**Task details**
After locating the line with "CTS: 24 (+24)" in the data that follows, return it and every later line exactly, up to and including the line with "FO: 16 (-64%)".

____

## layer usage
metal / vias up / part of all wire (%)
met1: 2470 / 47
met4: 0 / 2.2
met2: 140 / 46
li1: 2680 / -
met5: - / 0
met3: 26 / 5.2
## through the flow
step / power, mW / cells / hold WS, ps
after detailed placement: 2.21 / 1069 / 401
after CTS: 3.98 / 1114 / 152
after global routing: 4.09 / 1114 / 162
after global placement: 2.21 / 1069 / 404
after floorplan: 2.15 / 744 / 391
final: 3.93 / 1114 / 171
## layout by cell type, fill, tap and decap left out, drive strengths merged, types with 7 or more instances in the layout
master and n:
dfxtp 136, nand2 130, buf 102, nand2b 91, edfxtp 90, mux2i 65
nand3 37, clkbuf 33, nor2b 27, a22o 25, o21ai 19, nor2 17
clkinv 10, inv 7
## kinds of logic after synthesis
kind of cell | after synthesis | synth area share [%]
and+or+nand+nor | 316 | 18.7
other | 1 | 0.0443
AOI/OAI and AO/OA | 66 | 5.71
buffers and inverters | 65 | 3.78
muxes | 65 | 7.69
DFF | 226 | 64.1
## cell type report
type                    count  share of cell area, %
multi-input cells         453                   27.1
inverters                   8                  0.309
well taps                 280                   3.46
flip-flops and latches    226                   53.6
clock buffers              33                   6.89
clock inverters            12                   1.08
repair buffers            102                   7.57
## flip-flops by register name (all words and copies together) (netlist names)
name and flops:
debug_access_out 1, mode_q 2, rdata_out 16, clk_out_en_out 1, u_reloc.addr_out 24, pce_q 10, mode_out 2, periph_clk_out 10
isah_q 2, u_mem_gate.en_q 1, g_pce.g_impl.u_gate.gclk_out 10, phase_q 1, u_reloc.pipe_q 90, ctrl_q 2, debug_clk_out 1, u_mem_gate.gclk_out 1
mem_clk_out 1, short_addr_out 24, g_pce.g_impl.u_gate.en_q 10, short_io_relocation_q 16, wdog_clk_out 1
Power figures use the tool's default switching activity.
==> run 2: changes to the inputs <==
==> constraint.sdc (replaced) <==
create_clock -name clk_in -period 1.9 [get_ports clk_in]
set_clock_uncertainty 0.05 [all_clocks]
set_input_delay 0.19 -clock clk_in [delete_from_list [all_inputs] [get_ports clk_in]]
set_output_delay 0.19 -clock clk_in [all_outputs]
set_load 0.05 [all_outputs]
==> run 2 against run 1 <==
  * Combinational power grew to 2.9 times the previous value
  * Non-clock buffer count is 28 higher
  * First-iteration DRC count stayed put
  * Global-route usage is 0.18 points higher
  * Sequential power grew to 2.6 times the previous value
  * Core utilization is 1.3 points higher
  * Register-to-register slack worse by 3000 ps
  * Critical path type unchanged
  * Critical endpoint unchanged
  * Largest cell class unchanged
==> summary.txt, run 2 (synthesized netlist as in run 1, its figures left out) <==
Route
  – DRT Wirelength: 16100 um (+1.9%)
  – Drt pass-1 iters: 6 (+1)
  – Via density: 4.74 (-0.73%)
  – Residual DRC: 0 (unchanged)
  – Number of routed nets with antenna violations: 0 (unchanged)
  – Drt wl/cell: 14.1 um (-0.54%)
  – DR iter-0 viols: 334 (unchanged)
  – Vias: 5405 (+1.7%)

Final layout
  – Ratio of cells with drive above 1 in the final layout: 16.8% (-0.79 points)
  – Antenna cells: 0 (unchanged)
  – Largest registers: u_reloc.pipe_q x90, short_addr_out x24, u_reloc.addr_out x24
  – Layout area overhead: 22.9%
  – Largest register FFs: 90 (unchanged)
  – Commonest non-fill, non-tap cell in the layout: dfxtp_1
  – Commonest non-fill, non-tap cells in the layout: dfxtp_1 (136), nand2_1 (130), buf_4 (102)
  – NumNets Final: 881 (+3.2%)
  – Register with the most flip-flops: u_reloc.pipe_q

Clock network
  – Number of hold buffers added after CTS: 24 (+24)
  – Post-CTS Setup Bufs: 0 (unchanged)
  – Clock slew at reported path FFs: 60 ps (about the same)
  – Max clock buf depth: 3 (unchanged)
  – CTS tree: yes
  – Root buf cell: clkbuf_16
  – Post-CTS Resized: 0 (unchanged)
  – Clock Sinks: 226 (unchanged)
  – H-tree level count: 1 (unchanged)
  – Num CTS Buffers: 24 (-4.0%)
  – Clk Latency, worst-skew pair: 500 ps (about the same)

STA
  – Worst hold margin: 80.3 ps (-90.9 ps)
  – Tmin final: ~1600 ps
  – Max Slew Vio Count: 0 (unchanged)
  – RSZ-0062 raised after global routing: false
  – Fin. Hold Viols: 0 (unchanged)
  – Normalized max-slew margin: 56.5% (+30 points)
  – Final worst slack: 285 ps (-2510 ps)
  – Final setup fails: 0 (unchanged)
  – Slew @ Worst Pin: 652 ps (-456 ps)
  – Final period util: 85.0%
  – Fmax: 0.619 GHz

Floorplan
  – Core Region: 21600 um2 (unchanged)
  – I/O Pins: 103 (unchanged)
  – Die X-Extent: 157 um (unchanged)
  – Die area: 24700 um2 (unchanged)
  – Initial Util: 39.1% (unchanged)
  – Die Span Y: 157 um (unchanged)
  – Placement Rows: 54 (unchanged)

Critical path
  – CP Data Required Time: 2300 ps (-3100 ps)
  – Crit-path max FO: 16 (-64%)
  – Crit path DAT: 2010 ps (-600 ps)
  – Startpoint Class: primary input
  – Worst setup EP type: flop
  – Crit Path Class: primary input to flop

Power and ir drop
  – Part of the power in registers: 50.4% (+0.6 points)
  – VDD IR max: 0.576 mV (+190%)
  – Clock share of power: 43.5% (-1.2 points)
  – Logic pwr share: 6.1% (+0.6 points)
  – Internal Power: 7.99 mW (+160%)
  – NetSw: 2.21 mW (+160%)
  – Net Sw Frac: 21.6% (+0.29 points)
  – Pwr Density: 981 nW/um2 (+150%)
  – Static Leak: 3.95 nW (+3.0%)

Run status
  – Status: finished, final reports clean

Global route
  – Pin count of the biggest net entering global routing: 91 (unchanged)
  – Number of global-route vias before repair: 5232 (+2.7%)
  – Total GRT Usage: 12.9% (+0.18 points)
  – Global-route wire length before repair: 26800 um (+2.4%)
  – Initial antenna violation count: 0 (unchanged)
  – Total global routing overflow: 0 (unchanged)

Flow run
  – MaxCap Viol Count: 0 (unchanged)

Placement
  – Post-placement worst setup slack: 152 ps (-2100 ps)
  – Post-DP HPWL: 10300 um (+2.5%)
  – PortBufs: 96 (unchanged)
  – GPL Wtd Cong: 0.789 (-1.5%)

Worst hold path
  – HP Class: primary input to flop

____

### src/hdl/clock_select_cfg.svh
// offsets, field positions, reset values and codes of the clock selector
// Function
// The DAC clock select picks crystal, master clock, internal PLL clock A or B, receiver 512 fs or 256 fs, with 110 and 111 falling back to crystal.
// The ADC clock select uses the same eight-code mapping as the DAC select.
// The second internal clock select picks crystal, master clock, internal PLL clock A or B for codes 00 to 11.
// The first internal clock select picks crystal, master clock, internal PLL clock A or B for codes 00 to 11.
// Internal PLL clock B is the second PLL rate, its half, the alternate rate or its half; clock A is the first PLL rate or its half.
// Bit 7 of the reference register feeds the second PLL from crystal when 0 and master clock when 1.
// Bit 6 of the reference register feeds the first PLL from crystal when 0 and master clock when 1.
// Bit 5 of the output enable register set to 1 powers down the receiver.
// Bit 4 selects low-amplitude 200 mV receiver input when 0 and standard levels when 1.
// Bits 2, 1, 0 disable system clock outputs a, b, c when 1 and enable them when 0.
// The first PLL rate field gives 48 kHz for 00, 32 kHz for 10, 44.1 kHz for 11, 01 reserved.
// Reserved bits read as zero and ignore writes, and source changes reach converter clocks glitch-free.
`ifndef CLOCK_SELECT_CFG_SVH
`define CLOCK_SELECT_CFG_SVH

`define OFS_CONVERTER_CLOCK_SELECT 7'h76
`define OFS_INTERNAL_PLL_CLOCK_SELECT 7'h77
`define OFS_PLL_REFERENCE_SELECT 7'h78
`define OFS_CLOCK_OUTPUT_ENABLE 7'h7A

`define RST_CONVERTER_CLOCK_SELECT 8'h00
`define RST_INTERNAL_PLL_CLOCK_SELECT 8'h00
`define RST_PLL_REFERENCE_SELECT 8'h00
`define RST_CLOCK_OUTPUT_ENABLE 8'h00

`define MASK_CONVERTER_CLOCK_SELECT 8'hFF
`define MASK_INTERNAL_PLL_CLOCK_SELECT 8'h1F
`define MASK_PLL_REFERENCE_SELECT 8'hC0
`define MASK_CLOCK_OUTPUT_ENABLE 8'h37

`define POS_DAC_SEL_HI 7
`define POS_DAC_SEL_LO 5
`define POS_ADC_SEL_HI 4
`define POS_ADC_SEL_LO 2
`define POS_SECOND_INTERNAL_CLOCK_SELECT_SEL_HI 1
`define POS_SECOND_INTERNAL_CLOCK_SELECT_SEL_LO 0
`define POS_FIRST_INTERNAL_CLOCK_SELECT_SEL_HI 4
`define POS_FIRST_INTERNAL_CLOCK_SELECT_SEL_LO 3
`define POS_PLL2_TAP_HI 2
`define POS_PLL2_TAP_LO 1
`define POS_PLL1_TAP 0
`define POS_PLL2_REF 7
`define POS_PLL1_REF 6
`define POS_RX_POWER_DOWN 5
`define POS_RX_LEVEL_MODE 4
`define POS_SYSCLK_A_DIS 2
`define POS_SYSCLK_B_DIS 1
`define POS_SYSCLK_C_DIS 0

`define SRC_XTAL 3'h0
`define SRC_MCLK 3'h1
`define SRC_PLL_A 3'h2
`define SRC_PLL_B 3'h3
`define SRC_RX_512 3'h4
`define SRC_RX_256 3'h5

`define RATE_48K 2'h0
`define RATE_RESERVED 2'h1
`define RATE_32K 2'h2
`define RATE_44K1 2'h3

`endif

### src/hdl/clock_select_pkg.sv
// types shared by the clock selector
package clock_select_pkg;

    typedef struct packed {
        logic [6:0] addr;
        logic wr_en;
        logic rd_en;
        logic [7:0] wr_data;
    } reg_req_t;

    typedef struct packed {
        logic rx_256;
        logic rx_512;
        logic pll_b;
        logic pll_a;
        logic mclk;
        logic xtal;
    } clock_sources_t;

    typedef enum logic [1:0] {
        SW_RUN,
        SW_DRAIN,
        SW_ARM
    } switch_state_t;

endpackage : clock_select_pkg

____

**Result of the task**
  – Number of hold buffers added after CTS: 24 (+24)
  – Post-CTS Setup Bufs: 0 (unchanged)
  – Clock slew at reported path FFs: 60 ps (about the same)
  – Max clock buf depth: 3 (unchanged)
  – CTS tree: yes
  – Root buf cell: clkbuf_16
  – Post-CTS Resized: 0 (unchanged)
  – Clock Sinks: 226 (unchanged)
  – H-tree level count: 1 (unchanged)
  – Num CTS Buffers: 24 (-4.0%)
  – Clk Latency, worst-skew pair: 500 ps (about the same)

STA
  – Worst hold margin: 80.3 ps (-90.9 ps)
  – Tmin final: ~1600 ps
  – Max Slew Vio Count: 0 (unchanged)
  – RSZ-0062 raised after global routing: false
  – Fin. Hold Viols: 0 (unchanged)
  – Normalized max-slew margin: 56.5% (+30 points)
  – Final worst slack: 285 ps (-2510 ps)
  – Final setup fails: 0 (unchanged)
  – Slew @ Worst Pin: 652 ps (-456 ps)
  – Final period util: 85.0%
  – Fmax: 0.619 GHz

Floorplan
  – Core Region: 21600 um2 (unchanged)
  – I/O Pins: 103 (unchanged)
  – Die X-Extent: 157 um (unchanged)
  – Die area: 24700 um2 (unchanged)
  – Initial Util: 39.1% (unchanged)
  – Die Span Y: 157 um (unchanged)
  – Placement Rows: 54 (unchanged)

Critical path
  – CP Data Required Time: 2300 ps (-3100 ps)
  – Crit-path max FO: 16 (-64%)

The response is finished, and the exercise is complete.